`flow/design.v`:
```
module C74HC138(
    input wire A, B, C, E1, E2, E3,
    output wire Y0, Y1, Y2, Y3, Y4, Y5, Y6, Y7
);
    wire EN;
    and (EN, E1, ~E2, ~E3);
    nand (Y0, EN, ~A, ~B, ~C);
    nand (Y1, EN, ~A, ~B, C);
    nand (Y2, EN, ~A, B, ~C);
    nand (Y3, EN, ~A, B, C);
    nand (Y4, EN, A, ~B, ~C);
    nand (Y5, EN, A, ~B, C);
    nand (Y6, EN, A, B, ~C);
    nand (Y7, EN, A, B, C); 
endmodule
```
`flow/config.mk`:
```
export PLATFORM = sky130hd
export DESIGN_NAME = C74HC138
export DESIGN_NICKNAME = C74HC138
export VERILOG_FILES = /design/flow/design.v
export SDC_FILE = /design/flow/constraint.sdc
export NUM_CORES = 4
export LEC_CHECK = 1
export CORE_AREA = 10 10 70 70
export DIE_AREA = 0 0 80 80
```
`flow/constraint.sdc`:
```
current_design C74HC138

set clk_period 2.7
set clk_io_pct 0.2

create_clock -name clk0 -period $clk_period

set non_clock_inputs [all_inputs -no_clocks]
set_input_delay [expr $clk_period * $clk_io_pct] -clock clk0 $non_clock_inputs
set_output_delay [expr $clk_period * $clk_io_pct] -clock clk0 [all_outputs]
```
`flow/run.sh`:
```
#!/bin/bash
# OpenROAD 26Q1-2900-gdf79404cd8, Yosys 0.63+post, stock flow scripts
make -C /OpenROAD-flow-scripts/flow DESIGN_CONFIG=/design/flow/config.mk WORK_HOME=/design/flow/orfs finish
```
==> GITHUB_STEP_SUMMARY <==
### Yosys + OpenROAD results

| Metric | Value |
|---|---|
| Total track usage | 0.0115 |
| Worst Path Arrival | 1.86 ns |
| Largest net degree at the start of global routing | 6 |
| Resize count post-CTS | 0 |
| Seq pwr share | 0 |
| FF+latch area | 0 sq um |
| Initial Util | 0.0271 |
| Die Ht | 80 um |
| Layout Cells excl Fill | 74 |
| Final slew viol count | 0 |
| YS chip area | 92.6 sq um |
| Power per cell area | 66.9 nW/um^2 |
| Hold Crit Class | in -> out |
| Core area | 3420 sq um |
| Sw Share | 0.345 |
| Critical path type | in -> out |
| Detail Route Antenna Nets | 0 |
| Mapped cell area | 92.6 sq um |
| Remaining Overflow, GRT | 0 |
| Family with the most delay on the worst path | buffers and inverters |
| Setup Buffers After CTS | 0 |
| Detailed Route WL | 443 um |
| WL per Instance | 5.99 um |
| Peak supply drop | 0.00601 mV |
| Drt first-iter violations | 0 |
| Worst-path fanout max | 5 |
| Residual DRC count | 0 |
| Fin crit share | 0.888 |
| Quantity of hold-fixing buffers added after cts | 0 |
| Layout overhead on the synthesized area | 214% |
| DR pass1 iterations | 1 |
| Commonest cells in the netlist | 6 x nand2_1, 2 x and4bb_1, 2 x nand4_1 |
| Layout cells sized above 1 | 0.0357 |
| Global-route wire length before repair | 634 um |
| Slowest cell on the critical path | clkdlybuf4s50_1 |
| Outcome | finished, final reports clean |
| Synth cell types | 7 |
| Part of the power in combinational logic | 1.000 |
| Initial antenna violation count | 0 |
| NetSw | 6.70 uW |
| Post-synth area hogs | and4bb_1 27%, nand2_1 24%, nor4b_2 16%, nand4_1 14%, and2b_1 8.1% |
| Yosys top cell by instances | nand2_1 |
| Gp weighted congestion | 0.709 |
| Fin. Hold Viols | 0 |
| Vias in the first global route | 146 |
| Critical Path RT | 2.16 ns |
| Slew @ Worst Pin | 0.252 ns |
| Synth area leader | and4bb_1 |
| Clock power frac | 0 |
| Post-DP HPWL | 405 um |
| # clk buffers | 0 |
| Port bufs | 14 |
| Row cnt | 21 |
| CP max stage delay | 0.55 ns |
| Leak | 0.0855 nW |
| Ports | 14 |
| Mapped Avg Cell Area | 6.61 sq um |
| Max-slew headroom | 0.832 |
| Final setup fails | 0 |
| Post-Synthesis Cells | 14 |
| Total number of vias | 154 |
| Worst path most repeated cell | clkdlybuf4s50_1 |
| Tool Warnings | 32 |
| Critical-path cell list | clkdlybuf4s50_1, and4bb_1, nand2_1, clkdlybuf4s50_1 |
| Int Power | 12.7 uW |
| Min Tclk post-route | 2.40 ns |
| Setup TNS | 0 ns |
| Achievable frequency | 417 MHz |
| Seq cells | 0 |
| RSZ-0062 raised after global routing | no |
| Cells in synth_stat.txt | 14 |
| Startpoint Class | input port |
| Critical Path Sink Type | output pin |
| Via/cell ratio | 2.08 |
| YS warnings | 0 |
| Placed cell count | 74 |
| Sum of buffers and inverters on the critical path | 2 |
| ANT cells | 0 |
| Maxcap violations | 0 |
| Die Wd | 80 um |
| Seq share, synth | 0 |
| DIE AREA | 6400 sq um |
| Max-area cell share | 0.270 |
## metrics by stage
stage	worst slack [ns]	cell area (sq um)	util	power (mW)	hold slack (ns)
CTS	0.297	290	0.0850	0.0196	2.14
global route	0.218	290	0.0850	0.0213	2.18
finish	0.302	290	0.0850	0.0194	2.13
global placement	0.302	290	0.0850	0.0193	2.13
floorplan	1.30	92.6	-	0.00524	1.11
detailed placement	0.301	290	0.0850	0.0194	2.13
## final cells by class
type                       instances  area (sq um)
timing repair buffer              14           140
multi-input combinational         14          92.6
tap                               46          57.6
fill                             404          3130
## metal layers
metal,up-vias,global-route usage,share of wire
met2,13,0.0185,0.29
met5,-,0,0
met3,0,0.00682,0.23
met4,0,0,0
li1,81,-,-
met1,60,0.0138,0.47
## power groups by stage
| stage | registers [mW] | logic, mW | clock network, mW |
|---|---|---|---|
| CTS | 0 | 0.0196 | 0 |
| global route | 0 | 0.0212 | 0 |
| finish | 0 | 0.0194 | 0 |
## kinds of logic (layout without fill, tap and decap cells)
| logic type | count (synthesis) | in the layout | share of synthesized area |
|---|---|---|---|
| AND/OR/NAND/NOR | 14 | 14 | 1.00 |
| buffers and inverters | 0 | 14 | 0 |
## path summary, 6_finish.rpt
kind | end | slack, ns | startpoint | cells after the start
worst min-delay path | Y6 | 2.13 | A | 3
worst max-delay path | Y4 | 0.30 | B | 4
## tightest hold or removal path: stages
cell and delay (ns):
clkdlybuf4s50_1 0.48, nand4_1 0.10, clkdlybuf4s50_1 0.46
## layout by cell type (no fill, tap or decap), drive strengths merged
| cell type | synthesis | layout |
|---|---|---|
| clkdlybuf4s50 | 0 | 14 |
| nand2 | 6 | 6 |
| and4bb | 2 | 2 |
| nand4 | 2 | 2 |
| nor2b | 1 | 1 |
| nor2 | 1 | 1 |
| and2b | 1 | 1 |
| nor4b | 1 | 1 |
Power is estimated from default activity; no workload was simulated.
━━━━━━━━━━━━━━━━━━━━
- [WHAT IS REQUIRED] From the first line to the last, transcribe the data exactly.

- [RESULT BELOW]
`flow/design.v`:
```
module C74HC138(
    input wire A, B, C, E1, E2, E3,
    output wire Y0, Y1, Y2, Y3, Y4, Y5, Y6, Y7
);
    wire EN;
    and (EN, E1, ~E2, ~E3);
    nand (Y0, EN, ~A, ~B, ~C);
    nand (Y1, EN, ~A, ~B, C);
    nand (Y2, EN, ~A, B, ~C);
    nand (Y3, EN, ~A, B, C);
    nand (Y4, EN, A, ~B, ~C);
    nand (Y5, EN, A, ~B, C);
    nand (Y6, EN, A, B, ~C);
    nand (Y7, EN, A, B, C); 
endmodule
```
`flow/config.mk`:
```
export PLATFORM = sky130hd
export DESIGN_NAME = C74HC138
export DESIGN_NICKNAME = C74HC138
export VERILOG_FILES = /design/flow/design.v
export SDC_FILE = /design/flow/constraint.sdc
export NUM_CORES = 4
export LEC_CHECK = 1
export CORE_AREA = 10 10 70 70
export DIE_AREA = 0 0 80 80
```
`flow/constraint.sdc`:
```
current_design C74HC138

set clk_period 2.7
set clk_io_pct 0.2

create_clock -name clk0 -period $clk_period

set non_clock_inputs [all_inputs -no_clocks]
set_input_delay [expr $clk_period * $clk_io_pct] -clock clk0 $non_clock_inputs
set_output_delay [expr $clk_period * $clk_io_pct] -clock clk0 [all_outputs]
```
`flow/run.sh`:
```
#!/bin/bash
# OpenROAD 26Q1-2900-gdf79404cd8, Yosys 0.63+post, stock flow scripts
make -C /OpenROAD-flow-scripts/flow DESIGN_CONFIG=/design/flow/config.mk WORK_HOME=/design/flow/orfs finish
```
==> GITHUB_STEP_SUMMARY <==
### Yosys + OpenROAD results

| Metric | Value |
|---|---|
| Total track usage | 0.0115 |
| Worst Path Arrival | 1.86 ns |
| Largest net degree at the start of global routing | 6 |
| Resize count post-CTS | 0 |
| Seq pwr share | 0 |
| FF+latch area | 0 sq um |
| Initial Util | 0.0271 |
| Die Ht | 80 um |
| Layout Cells excl Fill | 74 |
| Final slew viol count | 0 |
| YS chip area | 92.6 sq um |
| Power per cell area | 66.9 nW/um^2 |
| Hold Crit Class | in -> out |
| Core area | 3420 sq um |
| Sw Share | 0.345 |
| Critical path type | in -> out |
| Detail Route Antenna Nets | 0 |
| Mapped cell area | 92.6 sq um |
| Remaining Overflow, GRT | 0 |
| Family with the most delay on the worst path | buffers and inverters |
| Setup Buffers After CTS | 0 |
| Detailed Route WL | 443 um |
| WL per Instance | 5.99 um |
| Peak supply drop | 0.00601 mV |
| Drt first-iter violations | 0 |
| Worst-path fanout max | 5 |
| Residual DRC count | 0 |
| Fin crit share | 0.888 |
| Quantity of hold-fixing buffers added after cts | 0 |
| Layout overhead on the synthesized area | 214% |
| DR pass1 iterations | 1 |
| Commonest cells in the netlist | 6 x nand2_1, 2 x and4bb_1, 2 x nand4_1 |
| Layout cells sized above 1 | 0.0357 |
| Global-route wire length before repair | 634 um |
| Slowest cell on the critical path | clkdlybuf4s50_1 |
| Outcome | finished, final reports clean |
| Synth cell types | 7 |
| Part of the power in combinational logic | 1.000 |
| Initial antenna violation count | 0 |
| NetSw | 6.70 uW |
| Post-synth area hogs | and4bb_1 27%, nand2_1 24%, nor4b_2 16%, nand4_1 14%, and2b_1 8.1% |
| Yosys top cell by instances | nand2_1 |
| Gp weighted congestion | 0.709 |
| Fin. Hold Viols | 0 |
| Vias in the first global route | 146 |
| Critical Path RT | 2.16 ns |
| Slew @ Worst Pin | 0.252 ns |
| Synth area leader | and4bb_1 |
| Clock power frac | 0 |
| Post-DP HPWL | 405 um |
| # clk buffers | 0 |
| Port bufs | 14 |
| Row cnt | 21 |
| CP max stage delay | 0.55 ns |
| Leak | 0.0855 nW |
| Ports | 14 |
| Mapped Avg Cell Area | 6.61 sq um |
| Max-slew headroom | 0.832 |
| Final setup fails | 0 |
| Post-Synthesis Cells | 14 |
| Total number of vias | 154 |
| Worst path most repeated cell | clkdlybuf4s50_1 |
| Tool Warnings | 32 |
| Critical-path cell list | clkdlybuf4s50_1, and4bb_1, nand2_1, clkdlybuf4s50_1 |
| Int Power | 12.7 uW |
| Min Tclk post-route | 2.40 ns |
| Setup TNS | 0 ns |
| Achievable frequency | 417 MHz |
| Seq cells | 0 |
| RSZ-0062 raised after global routing | no |
| Cells in synth_stat.txt | 14 |
| Startpoint Class | input port |
| Critical Path Sink Type | output pin |
| Via/cell ratio | 2.08 |
| YS warnings | 0 |
| Placed cell count | 74 |
| Sum of buffers and inverters on the critical path | 2 |
| ANT cells | 0 |
| Maxcap violations | 0 |
| Die Wd | 80 um |
| Seq share, synth | 0 |
| DIE AREA | 6400 sq um |
| Max-area cell share | 0.270 |
## metrics by stage
stage	worst slack [ns]	cell area (sq um)	util	power (mW)	hold slack (ns)
CTS	0.297	290	0.0850	0.0196	2.14
global route	0.218	290	0.0850	0.0213	2.18
finish	0.302	290	0.0850	0.0194	2.13
global placement	0.302	290	0.0850	0.0193	2.13
floorplan	1.30	92.6	-	0.00524	1.11
detailed placement	0.301	290	0.0850	0.0194	2.13
## final cells by class
type                       instances  area (sq um)
timing repair buffer              14           140
multi-input combinational         14          92.6
tap                               46          57.6
fill                             404          3130
## metal layers
metal,up-vias,global-route usage,share of wire
met2,13,0.0185,0.29
met5,-,0,0
met3,0,0.00682,0.23
met4,0,0,0
li1,81,-,-
met1,60,0.0138,0.47
## power groups by stage
| stage | registers [mW] | logic, mW | clock network, mW |
|---|---|---|---|
| CTS | 0 | 0.0196 | 0 |
| global route | 0 | 0.0212 | 0 |
| finish | 0 | 0.0194 | 0 |
## kinds of logic (layout without fill, tap and decap cells)
| logic type | count (synthesis) | in the layout | share of synthesized area |
|---|---|---|---|
| AND/OR/NAND/NOR | 14 | 14 | 1.00 |
| buffers and inverters | 0 | 14 | 0 |
## path summary, 6_finish.rpt
kind | end | slack, ns | startpoint | cells after the start
worst min-delay path | Y6 | 2.13 | A | 3
worst max-delay path | Y4 | 0.30 | B | 4
## tightest hold or removal path: stages
cell and delay (ns):
clkdlybuf4s50_1 0.48, nand4_1 0.10, clkdlybuf4s50_1 0.46
## layout by cell type (no fill, tap or decap), drive strengths merged
| cell type | synthesis | layout |
|---|---|---|
| clkdlybuf4s50 | 0 | 14 |
| nand2 | 6 | 6 |
| and4bb | 2 | 2 |
| nand4 | 2 | 2 |
| nor2b | 1 | 1 |
| nor2 | 1 | 1 |
| and2b | 1 | 1 |
| nor4b | 1 | 1 |
Power is estimated from default activity; no workload was simulated.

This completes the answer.